====== MATERIAL FOR THIS EXERCISE

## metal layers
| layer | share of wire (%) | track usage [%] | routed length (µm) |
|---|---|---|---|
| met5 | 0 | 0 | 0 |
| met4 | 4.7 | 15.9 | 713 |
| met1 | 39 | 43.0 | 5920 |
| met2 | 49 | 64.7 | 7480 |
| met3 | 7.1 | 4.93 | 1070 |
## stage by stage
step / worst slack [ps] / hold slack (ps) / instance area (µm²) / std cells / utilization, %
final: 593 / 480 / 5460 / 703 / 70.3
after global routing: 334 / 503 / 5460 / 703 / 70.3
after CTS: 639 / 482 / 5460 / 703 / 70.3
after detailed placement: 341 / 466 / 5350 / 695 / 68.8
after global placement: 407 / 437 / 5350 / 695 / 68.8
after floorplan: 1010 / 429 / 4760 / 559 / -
==> config.mk <==
export PLATFORM = sky130hd
export DESIGN_NAME = vdu_mem_arbiter
export DESIGN_NICKNAME = d
export VERILOG_FILES = /design/src/rtl/vdu_mem_arbiter.sv
export SDC_FILE = /design/constraint.sdc
export NUM_CORES = 1
export LEC_CHECK = 0
export CORE_MARGIN = 2
export CORE_UTILIZATION = 40
export DETAILED_ROUTE_END_ITERATION = 16
export GPL_ROUTABILITY_DRIVEN = 0
export GPL_TIMING_DRIVEN = 0
export PLACE_DENSITY = 0.84
export SETUP_SLACK_MARGIN = 0.02
export SLEW_MARGIN = 30
export SYNTH_ARGS = -nofsm -noshare
export SYNTH_HDL_FRONTEND = slang
export SYNTH_SLANG_ARGS = --single-unit
==> constraint.sdc <==
create_clock -name clk_pix -period 1.9 [get_ports clk_pix]
set_input_delay 0.38 -clock clk_pix [delete_from_list [all_inputs] [get_ports clk_pix]]
set_output_delay 0.38 -clock clk_pix [all_outputs]
set_load 0.1 [all_outputs]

============

* _WHAT TO DO_
Will you return exactly the lines above from the one with "after global routing: 334" down to the one with "after global placement: 407", counting both as part of the range?

* _COMPLETED EXERCISE_
after global routing: 334 / 503 / 5460 / 703 / 70.3
after CTS: 639 / 482 / 5460 / 703 / 70.3
after detailed placement: 341 / 466 / 5350 / 695 / 68.8
after global placement: 407 / 437 / 5350 / 695 / 68.8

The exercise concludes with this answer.